Point To Point Communication Functions

(Since NCCL 2.7) Point-to-point communication primitives need to be used when ranks need to send and receive arbitrary data from each other, which cannot be expressed as a broadcast or allgather, i.e. when all data sent and received is different.

ncclSend

ncclResult_t ncclSend(const void* sendbuff, size_t count, ncclDataType_t datatype, int peer, ncclComm_t comm, cudaStream_t stream)

Send data from sendbuff to rank peer.

Rank peer needs to call ncclRecv with the same datatype and the same count from this rank.

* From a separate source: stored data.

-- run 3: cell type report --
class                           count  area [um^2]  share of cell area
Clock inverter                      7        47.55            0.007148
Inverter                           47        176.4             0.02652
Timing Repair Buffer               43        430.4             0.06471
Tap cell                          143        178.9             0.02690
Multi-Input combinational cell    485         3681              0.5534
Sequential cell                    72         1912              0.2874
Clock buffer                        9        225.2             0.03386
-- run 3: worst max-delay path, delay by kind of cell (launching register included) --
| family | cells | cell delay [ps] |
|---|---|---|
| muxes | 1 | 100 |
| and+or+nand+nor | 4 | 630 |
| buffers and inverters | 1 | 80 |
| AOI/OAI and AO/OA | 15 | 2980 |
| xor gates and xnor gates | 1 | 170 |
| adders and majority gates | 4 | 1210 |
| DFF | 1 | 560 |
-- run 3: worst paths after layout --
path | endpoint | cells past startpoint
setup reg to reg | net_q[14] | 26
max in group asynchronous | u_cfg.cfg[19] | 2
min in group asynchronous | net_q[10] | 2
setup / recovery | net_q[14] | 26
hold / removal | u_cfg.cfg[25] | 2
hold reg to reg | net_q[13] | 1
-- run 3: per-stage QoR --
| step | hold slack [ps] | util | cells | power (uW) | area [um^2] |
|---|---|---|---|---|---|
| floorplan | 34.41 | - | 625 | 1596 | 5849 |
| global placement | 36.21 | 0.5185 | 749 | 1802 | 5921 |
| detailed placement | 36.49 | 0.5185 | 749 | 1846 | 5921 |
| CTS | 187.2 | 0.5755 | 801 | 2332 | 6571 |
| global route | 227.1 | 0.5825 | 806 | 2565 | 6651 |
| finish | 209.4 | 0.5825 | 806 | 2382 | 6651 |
==> src/design/fgbm_pkg.sv <==
// shared types and constants of the filter gain bound measure block
package fgbm_pkg;

   localparam int TAP_W       = 24;
   localparam int DC_W        = 41;
   localparam int PEAK_W      = 24;
   localparam int NORM_W      = 32;
   localparam int ENERGY_W    = 2 * NORM_W;
   localparam int STEP_W      = $clog2(NORM_W);
   localparam int QUEUE_DEPTH = 4;
   localparam int QPTR_W      = $clog2(QUEUE_DEPTH);
   localparam int QCNT_W      = $clog2(QUEUE_DEPTH + 1);

   localparam logic [ENERGY_W-1:0] ENERGY_MAX = {1'b0, {(ENERGY_W - 1){1'b1}}};

   // one closed channel, handed from the front to the back
   typedef struct packed {
      logic signed [DC_W-1:0] sum;
      logic [PEAK_W-1:0]      peak;
      logic [ENERGY_W-1:0]    energy;
      logic                   last;
   } chan_rec_type;

   typedef struct packed {
      logic full;
      logic empty;
   } q_stat_type;

endpackage

==> src/design/fgbm_if.sv <==
// request and response channel interfaces
interface fgbm_req_if import fgbm_pkg::*; ();
   logic                    valid;
   logic                    ready;
   logic signed [TAP_W-1:0] tap;
   logic                    channel_end;
   logic                    response_end;

   modport source(output valid, output tap, output channel_end, output response_end,
                  input ready);
   modport sink(input valid, input tap, input channel_end, input response_end,
                output ready);
endinterface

This operation is blocking for the GPU. If multiple ncclSend() and ncclRecv() operations need to progress concurrently to complete, they must be fused within a ncclGroupStart()/ ncclGroupEnd() section.

Related links: Point-to-point communication.

ncclRecv

ncclResult_t ncclRecv(void* recvbuff, size_t count, ncclDataType_t datatype, int peer, ncclComm_t comm, cudaStream_t stream)

Receive data from rank peer into recvbuff.

Rank peer needs to call ncclSend with the same datatype and the same count to this rank.

This operation is blocking for the GPU. If multiple ncclSend() and ncclRecv() operations need to progress concurrently to complete, they must be fused within a ncclGroupStart()/ ncclGroupEnd() section.

Related links: Point-to-point communication.